The OT-II model reveals dual in vitro and in vivo immunomodulatory properties of CD6 in T cell activation.

INTRODUCTION: CD6 is a signal transducing transmembrane glycoprotein expressed on T-cells and a subset of B and NK cells that has emerged as a promising therapeutic target in autoimmunity and cancer.The extracellular domain of CD6 interacts with endogenous (CD166/ALCAM, Galectins 1 and 3,CD318/CDCP-1 and CD44) and exogenous (Pathogen-associated Molecular Patterns) ligands, and the phosphorylatable Thr/Ser/Tyr residues of its intracellular region can dock signal transduction effectors.This, together with its physical association with the T cell receptor (TCR) complex at the immunological synapse (IS) supports a relevant immunomodulatory role for CD6 in T cell activation , differentiation and survival. However, activation or inhibitory signalling properties have been observed by CD6 contingent on different experimental settings,rendering its precise function not well understood. METHODS: To ascertain CD6's immunomodulatory role, we investigated the effects of CD6-deficiency in vitro and in vivo under physiological antigen-specific stimulation in TCR transgenic OT-IImice.

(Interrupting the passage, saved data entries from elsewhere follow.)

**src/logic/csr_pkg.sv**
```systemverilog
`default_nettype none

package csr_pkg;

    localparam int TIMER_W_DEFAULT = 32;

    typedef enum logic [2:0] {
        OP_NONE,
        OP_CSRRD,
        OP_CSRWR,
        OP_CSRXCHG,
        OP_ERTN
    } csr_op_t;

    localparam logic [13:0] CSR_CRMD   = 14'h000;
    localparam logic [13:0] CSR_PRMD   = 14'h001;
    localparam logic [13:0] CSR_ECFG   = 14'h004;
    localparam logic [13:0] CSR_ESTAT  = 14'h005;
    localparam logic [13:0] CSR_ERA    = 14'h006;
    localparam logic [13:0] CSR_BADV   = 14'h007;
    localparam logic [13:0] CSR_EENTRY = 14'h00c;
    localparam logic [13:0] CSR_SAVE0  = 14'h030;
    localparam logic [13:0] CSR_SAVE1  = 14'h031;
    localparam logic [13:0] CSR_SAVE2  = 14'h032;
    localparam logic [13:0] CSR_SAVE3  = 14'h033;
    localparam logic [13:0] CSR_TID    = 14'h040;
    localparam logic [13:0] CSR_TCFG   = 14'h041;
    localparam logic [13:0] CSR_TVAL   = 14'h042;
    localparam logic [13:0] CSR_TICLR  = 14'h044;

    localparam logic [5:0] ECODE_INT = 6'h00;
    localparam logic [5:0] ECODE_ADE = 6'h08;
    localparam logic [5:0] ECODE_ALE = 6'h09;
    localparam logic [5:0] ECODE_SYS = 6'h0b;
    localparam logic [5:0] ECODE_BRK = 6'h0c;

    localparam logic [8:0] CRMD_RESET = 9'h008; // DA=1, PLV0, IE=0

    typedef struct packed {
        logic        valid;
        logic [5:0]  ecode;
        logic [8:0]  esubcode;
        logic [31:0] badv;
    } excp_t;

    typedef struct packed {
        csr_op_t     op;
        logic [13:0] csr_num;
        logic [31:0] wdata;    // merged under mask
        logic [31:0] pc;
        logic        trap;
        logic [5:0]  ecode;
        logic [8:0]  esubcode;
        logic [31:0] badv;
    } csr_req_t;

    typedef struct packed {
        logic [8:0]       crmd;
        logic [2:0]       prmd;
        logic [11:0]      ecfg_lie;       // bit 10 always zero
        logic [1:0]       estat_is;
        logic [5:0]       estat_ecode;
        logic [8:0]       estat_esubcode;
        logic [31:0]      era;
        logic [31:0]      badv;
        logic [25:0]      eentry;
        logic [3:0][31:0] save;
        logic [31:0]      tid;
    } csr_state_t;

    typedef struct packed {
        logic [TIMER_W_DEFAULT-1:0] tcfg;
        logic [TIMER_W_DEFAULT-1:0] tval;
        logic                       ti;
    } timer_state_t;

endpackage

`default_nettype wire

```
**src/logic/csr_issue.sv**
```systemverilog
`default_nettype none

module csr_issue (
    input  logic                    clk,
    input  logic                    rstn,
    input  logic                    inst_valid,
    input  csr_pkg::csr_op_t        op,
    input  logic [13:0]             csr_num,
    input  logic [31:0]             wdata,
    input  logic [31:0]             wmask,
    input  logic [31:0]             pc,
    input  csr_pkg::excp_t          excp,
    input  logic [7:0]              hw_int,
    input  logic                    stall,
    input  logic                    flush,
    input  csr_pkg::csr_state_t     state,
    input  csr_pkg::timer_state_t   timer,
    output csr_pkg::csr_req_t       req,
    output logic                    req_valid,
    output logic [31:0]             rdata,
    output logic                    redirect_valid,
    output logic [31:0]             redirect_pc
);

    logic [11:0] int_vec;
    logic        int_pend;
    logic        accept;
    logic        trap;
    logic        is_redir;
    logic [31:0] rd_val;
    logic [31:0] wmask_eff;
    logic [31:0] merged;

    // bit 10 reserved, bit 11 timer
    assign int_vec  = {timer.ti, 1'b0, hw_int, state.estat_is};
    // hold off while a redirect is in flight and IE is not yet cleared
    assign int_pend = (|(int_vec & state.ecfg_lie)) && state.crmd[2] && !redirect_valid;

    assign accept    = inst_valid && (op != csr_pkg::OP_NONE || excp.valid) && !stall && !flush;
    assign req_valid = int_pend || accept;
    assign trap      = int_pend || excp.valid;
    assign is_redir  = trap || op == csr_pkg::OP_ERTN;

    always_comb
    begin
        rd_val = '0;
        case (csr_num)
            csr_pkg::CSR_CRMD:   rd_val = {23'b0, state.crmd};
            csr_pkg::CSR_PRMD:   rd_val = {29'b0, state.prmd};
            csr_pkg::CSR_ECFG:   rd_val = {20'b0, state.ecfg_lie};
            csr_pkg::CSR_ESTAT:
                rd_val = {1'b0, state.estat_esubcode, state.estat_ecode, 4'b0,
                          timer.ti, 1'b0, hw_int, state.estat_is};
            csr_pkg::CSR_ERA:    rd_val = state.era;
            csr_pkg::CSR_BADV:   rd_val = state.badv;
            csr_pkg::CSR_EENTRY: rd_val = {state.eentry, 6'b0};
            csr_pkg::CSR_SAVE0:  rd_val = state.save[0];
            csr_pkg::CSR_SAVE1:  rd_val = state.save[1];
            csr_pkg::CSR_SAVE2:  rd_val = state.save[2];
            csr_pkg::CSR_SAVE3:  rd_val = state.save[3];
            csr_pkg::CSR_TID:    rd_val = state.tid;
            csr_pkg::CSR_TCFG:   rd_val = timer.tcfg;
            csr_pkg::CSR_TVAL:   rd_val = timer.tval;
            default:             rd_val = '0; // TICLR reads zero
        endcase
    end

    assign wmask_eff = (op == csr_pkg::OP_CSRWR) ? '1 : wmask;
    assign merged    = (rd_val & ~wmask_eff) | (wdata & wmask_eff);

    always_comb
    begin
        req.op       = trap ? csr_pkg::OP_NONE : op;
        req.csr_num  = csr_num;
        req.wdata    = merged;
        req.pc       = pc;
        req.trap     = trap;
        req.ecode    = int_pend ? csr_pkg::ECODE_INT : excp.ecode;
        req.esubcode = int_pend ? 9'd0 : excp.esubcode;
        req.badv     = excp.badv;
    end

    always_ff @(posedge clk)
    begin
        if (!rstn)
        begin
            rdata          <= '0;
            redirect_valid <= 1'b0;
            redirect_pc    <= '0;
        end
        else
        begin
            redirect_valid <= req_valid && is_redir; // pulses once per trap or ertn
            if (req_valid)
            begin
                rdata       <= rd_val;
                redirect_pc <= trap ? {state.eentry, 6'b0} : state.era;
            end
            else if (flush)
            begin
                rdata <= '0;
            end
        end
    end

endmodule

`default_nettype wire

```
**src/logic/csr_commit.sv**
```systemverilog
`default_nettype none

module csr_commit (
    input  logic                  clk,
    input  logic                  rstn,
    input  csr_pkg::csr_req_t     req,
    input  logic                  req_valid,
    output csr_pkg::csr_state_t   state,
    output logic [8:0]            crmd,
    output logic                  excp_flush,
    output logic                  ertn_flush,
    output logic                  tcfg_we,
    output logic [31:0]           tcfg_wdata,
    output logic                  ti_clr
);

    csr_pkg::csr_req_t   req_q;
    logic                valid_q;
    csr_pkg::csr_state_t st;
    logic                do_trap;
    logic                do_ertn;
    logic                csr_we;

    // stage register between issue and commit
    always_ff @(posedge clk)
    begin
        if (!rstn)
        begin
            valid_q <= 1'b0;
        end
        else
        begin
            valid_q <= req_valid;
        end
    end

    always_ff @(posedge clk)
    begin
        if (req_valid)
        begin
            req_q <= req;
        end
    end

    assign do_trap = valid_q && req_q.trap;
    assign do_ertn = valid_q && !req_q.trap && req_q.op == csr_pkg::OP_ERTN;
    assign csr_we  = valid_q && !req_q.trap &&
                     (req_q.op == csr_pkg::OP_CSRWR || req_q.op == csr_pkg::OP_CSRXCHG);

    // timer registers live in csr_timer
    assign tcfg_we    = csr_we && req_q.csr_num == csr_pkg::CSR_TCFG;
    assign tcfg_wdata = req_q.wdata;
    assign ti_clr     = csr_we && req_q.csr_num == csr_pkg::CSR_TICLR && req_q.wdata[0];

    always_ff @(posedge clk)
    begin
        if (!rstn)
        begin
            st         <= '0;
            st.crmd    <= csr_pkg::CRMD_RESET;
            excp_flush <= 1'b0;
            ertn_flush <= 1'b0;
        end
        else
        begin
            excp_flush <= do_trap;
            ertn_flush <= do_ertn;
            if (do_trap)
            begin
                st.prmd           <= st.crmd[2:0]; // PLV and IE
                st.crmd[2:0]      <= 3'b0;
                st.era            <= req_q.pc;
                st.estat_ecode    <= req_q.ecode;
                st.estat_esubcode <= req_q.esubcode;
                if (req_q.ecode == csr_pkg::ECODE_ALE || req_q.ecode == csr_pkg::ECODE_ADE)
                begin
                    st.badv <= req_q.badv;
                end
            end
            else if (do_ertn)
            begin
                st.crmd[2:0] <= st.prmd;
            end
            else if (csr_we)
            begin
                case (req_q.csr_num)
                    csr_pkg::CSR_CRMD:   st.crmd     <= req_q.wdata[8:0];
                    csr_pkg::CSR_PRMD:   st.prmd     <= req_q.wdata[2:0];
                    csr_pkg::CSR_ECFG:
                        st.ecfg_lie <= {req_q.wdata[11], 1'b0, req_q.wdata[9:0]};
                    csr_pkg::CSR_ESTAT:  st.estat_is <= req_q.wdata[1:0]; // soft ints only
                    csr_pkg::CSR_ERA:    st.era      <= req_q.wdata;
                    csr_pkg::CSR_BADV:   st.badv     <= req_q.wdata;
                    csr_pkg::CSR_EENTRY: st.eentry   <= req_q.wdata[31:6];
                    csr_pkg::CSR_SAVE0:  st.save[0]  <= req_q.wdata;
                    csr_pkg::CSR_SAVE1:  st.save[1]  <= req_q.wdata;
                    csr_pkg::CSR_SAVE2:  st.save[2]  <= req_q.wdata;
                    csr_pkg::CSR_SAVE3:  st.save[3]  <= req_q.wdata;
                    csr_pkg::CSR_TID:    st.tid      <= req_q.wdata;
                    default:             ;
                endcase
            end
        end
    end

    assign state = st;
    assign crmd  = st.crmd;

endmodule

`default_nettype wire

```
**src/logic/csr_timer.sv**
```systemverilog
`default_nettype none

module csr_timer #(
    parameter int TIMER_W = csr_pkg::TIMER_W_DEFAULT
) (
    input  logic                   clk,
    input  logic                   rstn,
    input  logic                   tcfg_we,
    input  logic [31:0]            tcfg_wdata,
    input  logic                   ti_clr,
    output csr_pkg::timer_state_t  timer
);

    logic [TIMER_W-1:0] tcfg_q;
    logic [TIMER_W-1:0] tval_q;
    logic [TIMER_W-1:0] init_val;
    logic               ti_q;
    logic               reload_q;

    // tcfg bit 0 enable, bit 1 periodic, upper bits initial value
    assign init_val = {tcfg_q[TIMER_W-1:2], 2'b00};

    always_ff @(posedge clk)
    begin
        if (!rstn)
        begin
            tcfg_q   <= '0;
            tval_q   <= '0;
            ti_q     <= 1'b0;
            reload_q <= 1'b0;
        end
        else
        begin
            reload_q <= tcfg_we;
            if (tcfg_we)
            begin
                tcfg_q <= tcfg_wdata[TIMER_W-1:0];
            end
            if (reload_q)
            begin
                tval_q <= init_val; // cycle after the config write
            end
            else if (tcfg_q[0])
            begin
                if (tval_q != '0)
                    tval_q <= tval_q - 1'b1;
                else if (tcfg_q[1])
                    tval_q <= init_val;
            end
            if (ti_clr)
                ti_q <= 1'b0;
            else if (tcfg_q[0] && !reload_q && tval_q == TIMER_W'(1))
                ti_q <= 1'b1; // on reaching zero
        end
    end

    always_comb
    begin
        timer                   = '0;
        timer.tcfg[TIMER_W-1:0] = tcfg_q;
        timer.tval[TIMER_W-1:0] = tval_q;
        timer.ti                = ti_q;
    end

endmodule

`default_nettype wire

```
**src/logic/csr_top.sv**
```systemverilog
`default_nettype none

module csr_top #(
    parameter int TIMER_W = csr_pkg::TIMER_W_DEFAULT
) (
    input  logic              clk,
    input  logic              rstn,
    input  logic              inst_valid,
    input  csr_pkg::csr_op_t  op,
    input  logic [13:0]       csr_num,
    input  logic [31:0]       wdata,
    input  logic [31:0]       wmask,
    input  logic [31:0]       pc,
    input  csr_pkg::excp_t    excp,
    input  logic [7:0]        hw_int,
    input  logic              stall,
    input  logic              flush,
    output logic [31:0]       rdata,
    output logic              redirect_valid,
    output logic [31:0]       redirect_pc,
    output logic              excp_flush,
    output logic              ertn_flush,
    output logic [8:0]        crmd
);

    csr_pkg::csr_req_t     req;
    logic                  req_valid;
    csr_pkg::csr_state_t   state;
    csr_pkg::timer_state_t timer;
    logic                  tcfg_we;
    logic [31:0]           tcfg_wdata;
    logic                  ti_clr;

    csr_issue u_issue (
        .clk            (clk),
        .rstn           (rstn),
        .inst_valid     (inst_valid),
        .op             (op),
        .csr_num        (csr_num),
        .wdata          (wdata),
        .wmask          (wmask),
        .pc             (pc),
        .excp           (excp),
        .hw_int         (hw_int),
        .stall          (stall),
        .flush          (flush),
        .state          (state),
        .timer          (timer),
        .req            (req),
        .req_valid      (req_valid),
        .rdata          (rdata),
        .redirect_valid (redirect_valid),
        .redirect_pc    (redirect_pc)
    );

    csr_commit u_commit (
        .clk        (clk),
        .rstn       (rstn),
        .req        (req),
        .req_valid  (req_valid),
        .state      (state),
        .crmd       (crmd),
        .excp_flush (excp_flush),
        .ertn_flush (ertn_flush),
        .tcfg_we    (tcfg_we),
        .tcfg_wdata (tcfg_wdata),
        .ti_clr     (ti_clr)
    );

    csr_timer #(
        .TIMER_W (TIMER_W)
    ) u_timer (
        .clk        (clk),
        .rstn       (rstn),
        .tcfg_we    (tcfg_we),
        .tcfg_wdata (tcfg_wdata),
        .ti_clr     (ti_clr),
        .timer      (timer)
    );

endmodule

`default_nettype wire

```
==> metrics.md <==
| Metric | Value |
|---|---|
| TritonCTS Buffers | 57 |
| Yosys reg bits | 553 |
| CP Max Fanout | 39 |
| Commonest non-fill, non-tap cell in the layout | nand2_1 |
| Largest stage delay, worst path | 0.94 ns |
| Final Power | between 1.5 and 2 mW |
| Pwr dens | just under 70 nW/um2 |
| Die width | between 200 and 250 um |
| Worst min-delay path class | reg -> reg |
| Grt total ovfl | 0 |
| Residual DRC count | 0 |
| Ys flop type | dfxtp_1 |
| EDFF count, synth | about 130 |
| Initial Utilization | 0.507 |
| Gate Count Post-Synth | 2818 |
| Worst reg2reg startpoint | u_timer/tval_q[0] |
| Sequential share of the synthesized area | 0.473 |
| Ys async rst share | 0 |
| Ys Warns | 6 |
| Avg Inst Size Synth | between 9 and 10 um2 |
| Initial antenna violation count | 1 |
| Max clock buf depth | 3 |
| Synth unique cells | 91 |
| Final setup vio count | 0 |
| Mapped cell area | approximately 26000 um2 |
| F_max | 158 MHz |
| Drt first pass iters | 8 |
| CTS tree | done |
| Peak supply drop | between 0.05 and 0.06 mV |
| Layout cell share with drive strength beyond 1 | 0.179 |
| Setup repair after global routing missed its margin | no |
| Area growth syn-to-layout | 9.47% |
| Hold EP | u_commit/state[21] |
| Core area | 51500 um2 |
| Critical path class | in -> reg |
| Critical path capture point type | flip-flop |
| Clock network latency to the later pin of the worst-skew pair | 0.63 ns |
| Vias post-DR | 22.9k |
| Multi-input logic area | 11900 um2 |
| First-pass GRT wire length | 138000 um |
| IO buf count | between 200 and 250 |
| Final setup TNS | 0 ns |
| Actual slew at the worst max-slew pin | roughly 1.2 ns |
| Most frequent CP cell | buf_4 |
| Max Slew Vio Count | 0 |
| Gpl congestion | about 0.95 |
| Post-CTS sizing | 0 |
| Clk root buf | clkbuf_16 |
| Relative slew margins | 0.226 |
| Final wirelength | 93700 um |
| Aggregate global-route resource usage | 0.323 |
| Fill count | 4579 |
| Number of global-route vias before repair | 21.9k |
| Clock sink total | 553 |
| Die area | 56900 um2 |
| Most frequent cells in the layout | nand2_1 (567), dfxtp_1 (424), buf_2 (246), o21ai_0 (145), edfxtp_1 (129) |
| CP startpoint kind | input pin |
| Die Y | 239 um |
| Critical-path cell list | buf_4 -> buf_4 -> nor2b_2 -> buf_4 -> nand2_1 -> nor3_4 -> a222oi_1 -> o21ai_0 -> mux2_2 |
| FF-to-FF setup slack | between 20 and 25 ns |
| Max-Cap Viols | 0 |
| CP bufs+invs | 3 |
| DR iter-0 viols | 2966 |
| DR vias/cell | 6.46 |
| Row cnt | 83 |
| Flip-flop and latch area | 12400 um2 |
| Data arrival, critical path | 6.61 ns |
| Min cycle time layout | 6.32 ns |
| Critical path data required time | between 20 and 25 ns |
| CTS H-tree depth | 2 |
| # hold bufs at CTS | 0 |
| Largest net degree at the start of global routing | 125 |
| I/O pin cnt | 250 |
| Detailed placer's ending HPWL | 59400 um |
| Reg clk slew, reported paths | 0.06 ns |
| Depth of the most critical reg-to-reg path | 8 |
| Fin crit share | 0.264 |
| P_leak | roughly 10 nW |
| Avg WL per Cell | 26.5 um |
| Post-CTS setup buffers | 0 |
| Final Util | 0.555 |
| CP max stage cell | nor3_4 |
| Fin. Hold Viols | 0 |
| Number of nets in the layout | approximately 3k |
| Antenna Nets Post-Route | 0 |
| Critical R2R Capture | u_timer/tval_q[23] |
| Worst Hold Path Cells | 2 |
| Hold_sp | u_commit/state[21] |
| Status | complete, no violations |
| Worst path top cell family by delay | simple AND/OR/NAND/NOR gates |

RESULTS: In vitro ovalbumin (OVA)-specific stimulation of Cd6 (-/-) OT-II splenocytes and in vivo OVA-induced delayed-type hypersensitivity (DTH) supported a negative modulatory role of CD6 in lymphocyte activation. On the contrary, IS studies in Cd6 (-/-) OT-II T cells and OVA-loaded dendritic cells advocate for a positive modulatory role. DISCUSSION: These findings support CD6 as a "dual" immunomodulatory receptor capable of either amplify or attenuate T-cell activation in different experimental contexts. This dual role should be taken into consideration while translating experimental data in to clinical applications, particularly in the development of CD6-targeted therapies for autoimmune disorders and cancer.